Ma è soprattutto nella carenza dell’assistenza domiciliare che si registrano le maggiori delusioni a cui vanno incontro i pazienti e le loro famiglie. Affermare che la casa è il primo luogo di cura è giusto, a condizione che le cure domiciliari costituiscano un servizio efficace messo in opera dal Distretto per l’erogazione al domicilio di interventi caratterizzati da un livello di intensità e complessità assistenziale variabile nell’ambito di specifici percorsi di cura e di un piano personalizzato di assistenza. Trattamenti medici, infermieristici, riabilitativi, diagnostici, ecc. devono essere prestati da personale sanitario e sociosanitario qualificato per la cura e l’assistenza alle persone non autosufficienti e in condizioni di fragilità, per stabilizzare il quadro clinico, limitare il declino funzionale e migliorare la qualità della vita quotidiana.

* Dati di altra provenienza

===== src/rtl/instr_fetch_unit.sv =====
// -----------------------------------------------------------------------------
// instr_fetch_unit
// KGPminiRISC fetch stage. Owns the PC, issues word reads over a req/ack
// handshake, holds the returned instruction for decode (valid/ready) and
// squashes wrong-path fetches on a PC redirect.
// Optional feature macro: IFU_PERF_CNT_EN adds retired/squash counters.
// Ports:
//   clk, rst_n                    clock, asynchronous active-low reset
//   i_fetch_en                    permits issuing new fetches
//   o_imem_req / o_imem_addr      fetch request and word address
//   i_imem_ack / i_imem_rdata     single-cycle acknowledge with data
//   i_redirect_valid/_pc          taken branch/jump target (one-cycle pulse)
//   o_out_valid / i_out_ready     instruction handshake towards decode
//   o_instr                       held instruction word
//   o_opcode/o_func/o_rs/o_rt/o_imm16/o_label26   instruction fields
//   o_pc_out / o_pc_link          PC of held instruction and PC + PC_STEP
//   o_retired_cnt/o_squash_cnt    (IFU_PERF_CNT_EN only) event counters
// -----------------------------------------------------------------------------
module instr_fetch_unit
    import kgp_isa_pkg::*;
#(
    parameter int unsigned       ADDR_W   = 32,
    parameter logic [ADDR_W-1:0] RESET_PC = 32'h0000_0000,
    parameter int unsigned       PC_STEP  = PC_STEP_DEF
) (
    input  logic              clk,
    input  logic              rst_n,
    input  logic              i_fetch_en,
    output logic              o_imem_req,
    output logic [ADDR_W-1:0] o_imem_addr,
    input  logic              i_imem_ack,
    input  logic [31:0]       i_imem_rdata,
    input  logic              i_redirect_valid,
    input  logic [ADDR_W-1:0] i_redirect_pc,
    output logic              o_out_valid,
    input  logic              i_out_ready,
    output logic [31:0]       o_instr,
    output logic [5:0]        o_opcode,
    output logic [4:0]        o_func,
    output logic [4:0]        o_rs,
    output logic [4:0]        o_rt,
    output logic [15:0]       o_imm16,
    output logic [25:0]       o_label26,
    output logic [ADDR_W-1:0] o_pc_out,
`ifdef IFU_PERF_CNT_EN
    output logic [31:0]       o_retired_cnt,
    output logic [31:0]       o_squash_cnt,
`endif
    output logic [ADDR_W-1:0] o_pc_link
);

    ifu_state_t        r_state;
    logic              r_drop;
    logic [ADDR_W-1:0] r_drop_addr;
    logic [31:0]       r_instr;
    logic [ADDR_W-1:0] r_pc_out;

    logic [ADDR_W-1:0] w_pc;
    logic              w_fetch;
    logic              w_hold;
    logic              w_advance;

    assign w_fetch   = (r_state == FETCH);
    assign w_hold    = (r_state == HOLD);
    // Only an accepted (non-dropped) ack moves the PC forward; redirect
    // priority is resolved inside the PC register.
    assign w_advance = w_fetch & i_imem_ack & ~r_drop;

    ifu_pc_reg #(
        .ADDR_W   (ADDR_W),
        .RESET_PC (RESET_PC),
        .PC_STEP  (PC_STEP)
    ) u_pc_reg (
        .clk           (clk),
        .rst_n         (rst_n),
        .i_redirect    (i_redirect_valid),
        .i_redirect_pc (i_redirect_pc),
        .i_advance     (w_advance),
        .o_pc          (w_pc)
    );

    always_ff @(posedge clk or negedge rst_n) begin
        if (!rst_n) begin
            r_state     <= IDLE;
            r_drop      <= 1'b0;
            r_drop_addr <= '0;
            r_instr     <= '0;
            r_pc_out    <= '0;
        end else begin
            unique case (r_state)
                IDLE: begin
                    if (i_fetch_en) begin
                        r_state <= FETCH;
                    end
                end
                FETCH: begin
                    if (i_imem_ack) begin
                        if (i_redirect_valid) begin
                            // Data is wrong-path; refetch at the new PC.
                            r_drop  <= 1'b0;
                            r_state <= FETCH;
                        end else if (r_drop) begin
                            r_drop  <= 1'b0;
                            r_state <= i_fetch_en ? FETCH : IDLE;
                        end else begin
                            r_instr  <= i_imem_rdata;
                            r_pc_out <= w_pc;
                            r_state  <= HOLD;
                        end
                    end else if (i_redirect_valid) begin
                        // PC moves on, but the outstanding request must keep
                        // its original address until the memory acks it.
                        if (!r_drop) begin
                            r_drop_addr <= w_pc;
                        end
                        r_drop <= 1'b1;
                    end
                end
                HOLD: begin
                    if (i_redirect_valid || i_out_ready) begin
                        r_state <= i_fetch_en ? FETCH : IDLE;
                    end
                end
                default: begin
                    r_state <= IDLE;
                end
            endcase
        end
    end

    assign o_imem_req  = w_fetch;
    assign o_imem_addr = r_drop ? r_drop_addr : w_pc;
    // A redirect squashes the held instruction in the same cycle.
    assign o_out_valid = w_hold & ~i_redirect_valid;

    assign o_instr   = r_instr;
    assign o_opcode  = r_instr[OPCODE_MSB:OPCODE_LSB];
    assign o_func    = r_instr[FUNC_MSB:FUNC_LSB];
    assign o_rs      = r_instr[RS_MSB:RS_LSB];
    assign o_rt      = r_instr[RT_MSB:RT_LSB];
    assign o_imm16   = r_instr[IMM_MSB:IMM_LSB];
    assign o_label26 = r_instr[LABEL_MSB:LABEL_LSB];
    assign o_pc_out  = r_pc_out;
    assign o_pc_link = r_pc_out + ADDR_W'(PC_STEP);

`ifdef IFU_PERF_CNT_EN
    logic        w_retire;
    logic        w_squash;
    logic [31:0] r_retired_cnt;
    logic [31:0] r_squash_cnt;

    assign w_retire = o_out_valid & i_out_ready;
    // Squash: held instruction killed, or ack data thrown away.
    assign w_squash = (w_hold & i_redirect_valid)
                    | (w_fetch & i_imem_ack & (r_drop | i_redirect_valid));

    always_ff @(posedge clk or negedge rst_n) begin
        if (!rst_n) begin
            r_retired_cnt <= '0;
            r_squash_cnt  <= '0;
        end else begin
            if (w_retire) begin
                r_retired_cnt <= r_retired_cnt + 32'd1;
            end
            if (w_squash) begin
                r_squash_cnt <= r_squash_cnt + 32'd1;
            end
        end
    end

    assign o_retired_cnt = r_retired_cnt;
    assign o_squash_cnt  = r_squash_cnt;
`endif

endmodule
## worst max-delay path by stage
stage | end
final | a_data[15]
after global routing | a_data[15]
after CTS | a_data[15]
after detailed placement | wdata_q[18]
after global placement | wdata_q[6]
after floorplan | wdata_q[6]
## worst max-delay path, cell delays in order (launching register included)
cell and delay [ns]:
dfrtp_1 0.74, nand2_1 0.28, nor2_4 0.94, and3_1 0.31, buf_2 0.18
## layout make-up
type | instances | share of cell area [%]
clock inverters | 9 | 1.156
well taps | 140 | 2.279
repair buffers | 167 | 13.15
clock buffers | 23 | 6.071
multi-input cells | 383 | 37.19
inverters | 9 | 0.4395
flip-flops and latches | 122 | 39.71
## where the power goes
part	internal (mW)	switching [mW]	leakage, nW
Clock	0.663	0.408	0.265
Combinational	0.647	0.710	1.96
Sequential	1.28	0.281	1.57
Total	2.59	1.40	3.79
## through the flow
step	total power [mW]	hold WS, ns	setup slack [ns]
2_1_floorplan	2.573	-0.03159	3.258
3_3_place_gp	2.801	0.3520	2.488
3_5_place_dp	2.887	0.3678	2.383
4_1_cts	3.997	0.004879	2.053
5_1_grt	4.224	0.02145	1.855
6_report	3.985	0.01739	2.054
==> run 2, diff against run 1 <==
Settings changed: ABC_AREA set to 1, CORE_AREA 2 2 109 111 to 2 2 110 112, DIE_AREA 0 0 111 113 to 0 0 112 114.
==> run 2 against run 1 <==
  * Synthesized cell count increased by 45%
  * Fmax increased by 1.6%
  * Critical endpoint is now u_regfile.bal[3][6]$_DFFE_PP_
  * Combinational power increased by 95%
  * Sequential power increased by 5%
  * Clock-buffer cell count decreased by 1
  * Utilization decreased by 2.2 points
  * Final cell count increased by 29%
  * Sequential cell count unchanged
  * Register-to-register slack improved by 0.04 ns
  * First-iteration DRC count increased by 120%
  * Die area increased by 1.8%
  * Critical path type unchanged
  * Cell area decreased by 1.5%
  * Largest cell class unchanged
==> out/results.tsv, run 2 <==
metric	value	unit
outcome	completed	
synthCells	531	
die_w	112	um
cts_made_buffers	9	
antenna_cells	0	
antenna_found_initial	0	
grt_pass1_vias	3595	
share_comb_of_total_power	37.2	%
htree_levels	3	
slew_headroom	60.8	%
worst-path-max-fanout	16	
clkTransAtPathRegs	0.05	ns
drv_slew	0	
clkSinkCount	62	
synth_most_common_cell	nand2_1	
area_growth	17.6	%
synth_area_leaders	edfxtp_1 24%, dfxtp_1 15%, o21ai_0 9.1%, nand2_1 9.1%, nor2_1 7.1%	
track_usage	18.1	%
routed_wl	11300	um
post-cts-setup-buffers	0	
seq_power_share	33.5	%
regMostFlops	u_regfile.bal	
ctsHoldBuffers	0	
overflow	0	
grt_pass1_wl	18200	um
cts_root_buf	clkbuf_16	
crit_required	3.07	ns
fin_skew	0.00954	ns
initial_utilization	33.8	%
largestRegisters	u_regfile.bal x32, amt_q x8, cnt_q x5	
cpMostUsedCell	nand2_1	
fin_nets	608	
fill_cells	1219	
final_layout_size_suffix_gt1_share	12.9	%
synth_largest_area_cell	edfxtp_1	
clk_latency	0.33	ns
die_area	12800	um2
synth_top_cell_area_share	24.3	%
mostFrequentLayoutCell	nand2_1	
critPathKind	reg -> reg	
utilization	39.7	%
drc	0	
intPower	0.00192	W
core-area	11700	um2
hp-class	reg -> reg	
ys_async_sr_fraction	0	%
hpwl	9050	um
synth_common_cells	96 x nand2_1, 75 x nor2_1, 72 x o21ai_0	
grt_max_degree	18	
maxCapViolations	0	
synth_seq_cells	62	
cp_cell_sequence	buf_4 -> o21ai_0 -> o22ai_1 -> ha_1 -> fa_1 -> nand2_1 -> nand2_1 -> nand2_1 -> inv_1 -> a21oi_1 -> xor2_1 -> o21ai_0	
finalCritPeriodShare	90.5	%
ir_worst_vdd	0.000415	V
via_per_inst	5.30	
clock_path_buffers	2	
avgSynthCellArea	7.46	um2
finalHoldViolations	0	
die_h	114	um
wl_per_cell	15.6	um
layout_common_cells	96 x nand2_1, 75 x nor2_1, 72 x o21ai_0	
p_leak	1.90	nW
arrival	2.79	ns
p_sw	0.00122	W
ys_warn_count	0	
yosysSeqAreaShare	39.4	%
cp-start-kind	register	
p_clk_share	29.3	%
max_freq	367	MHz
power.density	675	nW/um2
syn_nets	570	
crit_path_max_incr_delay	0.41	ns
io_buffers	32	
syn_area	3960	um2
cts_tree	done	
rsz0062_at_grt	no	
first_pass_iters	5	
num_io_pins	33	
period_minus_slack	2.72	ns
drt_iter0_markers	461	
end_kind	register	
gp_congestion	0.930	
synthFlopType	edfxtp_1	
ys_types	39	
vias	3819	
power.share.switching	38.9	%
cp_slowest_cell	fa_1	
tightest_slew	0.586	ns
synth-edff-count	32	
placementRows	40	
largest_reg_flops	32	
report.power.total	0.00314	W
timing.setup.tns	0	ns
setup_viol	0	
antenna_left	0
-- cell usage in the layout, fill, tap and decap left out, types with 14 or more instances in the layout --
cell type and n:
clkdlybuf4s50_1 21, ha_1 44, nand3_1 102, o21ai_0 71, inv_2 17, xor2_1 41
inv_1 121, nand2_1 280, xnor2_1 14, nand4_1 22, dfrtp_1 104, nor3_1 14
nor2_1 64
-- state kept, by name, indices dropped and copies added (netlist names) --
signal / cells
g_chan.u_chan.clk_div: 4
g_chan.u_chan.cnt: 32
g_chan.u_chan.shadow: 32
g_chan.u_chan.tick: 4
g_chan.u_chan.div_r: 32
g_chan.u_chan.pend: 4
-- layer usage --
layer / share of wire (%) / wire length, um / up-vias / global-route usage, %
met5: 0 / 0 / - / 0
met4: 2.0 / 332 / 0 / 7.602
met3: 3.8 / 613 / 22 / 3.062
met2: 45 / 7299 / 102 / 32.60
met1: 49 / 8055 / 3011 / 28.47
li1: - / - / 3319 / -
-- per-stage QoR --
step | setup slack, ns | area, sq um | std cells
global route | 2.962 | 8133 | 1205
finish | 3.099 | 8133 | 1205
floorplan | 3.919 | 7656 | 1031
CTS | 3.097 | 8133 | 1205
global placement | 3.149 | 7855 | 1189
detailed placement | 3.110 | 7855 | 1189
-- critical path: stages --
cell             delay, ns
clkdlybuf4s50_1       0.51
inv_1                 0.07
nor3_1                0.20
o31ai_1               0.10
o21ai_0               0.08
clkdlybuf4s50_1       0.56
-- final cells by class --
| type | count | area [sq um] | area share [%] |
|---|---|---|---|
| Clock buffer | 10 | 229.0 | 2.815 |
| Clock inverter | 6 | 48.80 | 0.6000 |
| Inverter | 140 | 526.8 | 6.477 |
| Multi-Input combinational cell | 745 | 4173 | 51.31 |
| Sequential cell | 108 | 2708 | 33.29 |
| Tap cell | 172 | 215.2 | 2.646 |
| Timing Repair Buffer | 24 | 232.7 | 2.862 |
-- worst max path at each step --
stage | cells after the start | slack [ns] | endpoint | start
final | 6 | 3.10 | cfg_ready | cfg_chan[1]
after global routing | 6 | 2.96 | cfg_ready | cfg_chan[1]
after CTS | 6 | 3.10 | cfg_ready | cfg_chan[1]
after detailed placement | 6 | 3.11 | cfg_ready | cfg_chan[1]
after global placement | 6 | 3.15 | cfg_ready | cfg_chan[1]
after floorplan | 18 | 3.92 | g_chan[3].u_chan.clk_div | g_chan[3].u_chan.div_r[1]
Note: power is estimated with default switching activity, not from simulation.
File: src/rtl/ring_pkg.sv
// Shared definitions for the ring router input path: packet geometry,
// packet field positions, port encodings and the input buffer FSM states.
package ring_pkg;

   localparam int unsigned PACKET_SIZE = 49;

   // Packet field positions
   localparam int unsigned DEST_LSB   = 0;
   localparam int unsigned DEST_MSB   = 15;
   localparam int unsigned TS_LSB_BIT = 32;

   // Input port encodings carried on port_id
   localparam logic [1:0] PORT_LOCAL = 2'b00;
   localparam logic [1:0] PORT_EAST  = 2'b01;
   localparam logic [1:0] PORT_WEST  = 2'b10;

   // Credit handshake phases: INIT hands out the initial allotment,
   // RUN returns one credit per dequeue.
   typedef enum logic {
      ST_INIT = 1'b0,
      ST_RUN  = 1'b1
   } ibuf_state_e;

endpackage

File: src/rtl/ring_input_buffer_if.sv
// Handshake bundle between the upstream link, the input buffer and the
// route computation / switch stage. The slave modport is the buffer side.
interface ring_input_buffer_if #(
   parameter int unsigned PACKET_SIZE = ring_pkg::PACKET_SIZE
);

   logic                   in_valid;
   logic [PACKET_SIZE-1:0] in_data;
   logic                   in_credit;
   logic                   head_valid;
   logic [PACKET_SIZE-1:0] head_data;
   logic                   route_update_en;
   logic                   deq;

   modport master (
      output in_valid, in_data, deq,
      input  in_credit, head_valid, head_data, route_update_en
   );

   modport slave (
      input  in_valid, in_data, deq,
      output in_credit, head_valid, head_data, route_update_en
   );

endinterface

File: src/rtl/ring_fifo_mem.sv
// DEPTH x PACKET_SIZE register array with one synchronous write port and
// one asynchronous read port. Holds data only, so it carries no reset.
module ring_fifo_mem #(
   parameter int unsigned DEPTH       = 4,
   parameter int unsigned PACKET_SIZE = ring_pkg::PACKET_SIZE,
   parameter int unsigned AW          = $clog2(DEPTH)
) (
   input  logic                   clk,
   input  logic                   wr_en,
   input  logic [AW-1:0]          wr_addr,
   input  logic [PACKET_SIZE-1:0] wr_data,
   input  logic [AW-1:0]          rd_addr,
   output logic [PACKET_SIZE-1:0] rd_data
);

   logic [PACKET_SIZE-1:0] mem [DEPTH];

   // Write the incoming packet into its slot
   always_ff @(posedge clk) begin
      if (wr_en) begin
         mem[wr_addr] <= wr_data;
      end
   end

   assign rd_data = mem[rd_addr];

endmodule

File: src/rtl/ring_input_buffer.sv
// Per-port input buffer of the ring router. Credit-flow-controlled FIFO
// that presents its head packet to route computation together with a
// one-cycle route_update_en strobe per new head, and returns one credit
// upstream per dequeue after handing out the initial DEPTH credits.
// Optional build macro: RING_IBUF_OVF_CHECK_EN -- when defined, a write
// that arrives while full (and is not covered by a same-cycle dequeue)
// sets the sticky ovf_err flag; otherwise such writes are dropped silently.
module ring_input_buffer #(
   parameter int unsigned PACKET_SIZE = ring_pkg::PACKET_SIZE,
   parameter int unsigned DEPTH       = 4,
   parameter int unsigned IN_PORT     = 0
) (
   input  logic                      clk,
   input  logic                      rst_n,
   ring_input_buffer_if.slave        bus,
   output logic [$clog2(DEPTH):0]    count,
   output logic [1:0]                port_id,
   output logic                      ovf_err
);

   import ring_pkg::*;

   localparam int unsigned AW = $clog2(DEPTH);
   localparam int unsigned PW = AW + 1;

   ibuf_state_e            state_q, state_d;
   logic [PW-1:0]          credit_cnt_q, credit_cnt_d;
   logic                   in_credit_q, in_credit_d;
   logic [PW-1:0]          wr_ptr_q, rd_ptr_q;
   logic                   head_new_q;
   logic                   empty, full;
   logic                   enq, deq_acc;
   logic [PW-1:0]          count_next;
   logic [PACKET_SIZE-1:0] rd_data;

   assign empty   = (wr_ptr_q == rd_ptr_q);
   assign full    = (wr_ptr_q[AW-1:0] == rd_ptr_q[AW-1:0]) &&
                    (wr_ptr_q[AW] != rd_ptr_q[AW]);
   // A dequeue on an empty FIFO is ignored; a write into a full FIFO is
   // only possible when the head leaves in the same cycle.
   assign deq_acc = bus.deq && !empty;
   assign enq     = bus.in_valid && (!full || deq_acc);

   assign count      = wr_ptr_q - rd_ptr_q;
   assign count_next = count + PW'(enq) - PW'(deq_acc);

   ring_fifo_mem #(
      .DEPTH       (DEPTH),
      .PACKET_SIZE (PACKET_SIZE),
      .AW          (AW)
   ) u_mem (
      .clk     (clk),
      .wr_en   (enq),
      .wr_addr (wr_ptr_q[AW-1:0]),
      .wr_data (bus.in_data),
      .rd_addr (rd_ptr_q[AW-1:0]),
      .rd_data (rd_data)
   );

   // FSM state register together with the credit counter and credit pulse
   always_ff @(posedge clk) begin
      if (!rst_n) begin
         state_q      <= ST_INIT;
         credit_cnt_q <= '0;
         in_credit_q  <= 1'b0;
      end else begin
         state_q      <= state_d;
         credit_cnt_q <= credit_cnt_d;
         in_credit_q  <= in_credit_d;
      end
   end

   // Leave INIT once the DEPTH-th initial credit is being issued
   always_comb begin
      state_d = state_q;
      case (state_q)
         ST_INIT: if (credit_cnt_q == PW'(DEPTH - 1)) state_d = ST_RUN;
         ST_RUN:  state_d = ST_RUN;
         default: state_d = ST_INIT;
      endcase
   end

   // Credit pulse for the next cycle: every cycle in INIT, per dequeue in RUN
   always_comb begin
      in_credit_d  = 1'b0;
      credit_cnt_d = credit_cnt_q;
      case (state_q)
         ST_INIT: begin
            in_credit_d  = 1'b1;
            credit_cnt_d = credit_cnt_q + 1'b1;
         end
         ST_RUN:  in_credit_d = deq_acc;
         default: in_credit_d = 1'b0;
      endcase
   end

   // FIFO pointers and the new-head marker behind route_update_en
   always_ff @(posedge clk) begin
      if (!rst_n) begin
         wr_ptr_q   <= '0;
         rd_ptr_q   <= '0;
         head_new_q <= 1'b0;
      end else begin
         if (enq)     wr_ptr_q <= wr_ptr_q + 1'b1;
         if (deq_acc) rd_ptr_q <= rd_ptr_q + 1'b1;
         head_new_q <= (empty && enq) || (deq_acc && (count_next != '0));
      end
   end

`ifdef RING_IBUF_OVF_CHECK_EN
   logic ovf_q;

   // Sticky flag for a write dropped because the FIFO was full
   always_ff @(posedge clk) begin
      if (!rst_n) begin
         ovf_q <= 1'b0;
      end else if (bus.in_valid && full && !deq_acc) begin
         ovf_q <= 1'b1;
      end
   end

   assign ovf_err = ovf_q;
`else
   assign ovf_err = 1'b0;
`endif

   assign bus.in_credit       = in_credit_q;
   assign bus.head_valid      = !empty;
   // Stale storage is masked so the head bus reads zero while empty
   assign bus.head_data       = empty ? '0 : rd_data;
   assign bus.route_update_en = !empty && head_new_q;
   assign port_id             = 2'(IN_PORT);

endmodule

Analogamente ciò deve accadere con la Rete delle cure palliative, che deve essere in grado di garantire la presa in carico globale del paziente e del suo nucleo familiare. E per questo occorre ricordare che le cure palliative sono rivolte a malati di qualunque età e non sono prerogativa della fase terminale della malattia. Possono infatti affiancare le altre cure anche nelle fasi precoci delle malattie cronico-degenerative, per prevenire ed attenuare gli effetti del declino funzionale. Nelle difficoltà dei mesi di pandemia è apparso in tutta evidenza quanto fosse importante l’investimento sulla prevenzione e in particolare su una rete di assistenza e sanità capillare sul territorio. Ma ora quella lezione sembra dimenticata, mentre invece emergono ogni giorno nuove ragioni per rilanciare una efficace sanità territoriale.

Assistenza territoriale

Cosa dire a quanti sostengono che non ci sono abbastanza risorse per realizzare la riforma del nostro SSN e renderlo più efficace, superando alcune delle criticità più vistose come gli accessi impropri al Pronto soccorso e almeno in parte le lunghe liste d’attesa? Basta ricordare che l’8,2% delle risorse del PNRR sono destinate al potenziamento del sistema sanitario. Si tratta di 15,63 miliardi di euro divisi in due componenti. La prima: 7 miliardi di euro destinati al rafforzamento dell’assistenza sanitaria territoriale, in particolare alle reti di prossimità (CDC), alla assistenza domiciliare e alla telemedicina. La seconda, 8,63 miliardi, prevede progetti di digitalizzazione e innovazione del sistema sanitario, insieme ad investimenti sulla ricerca.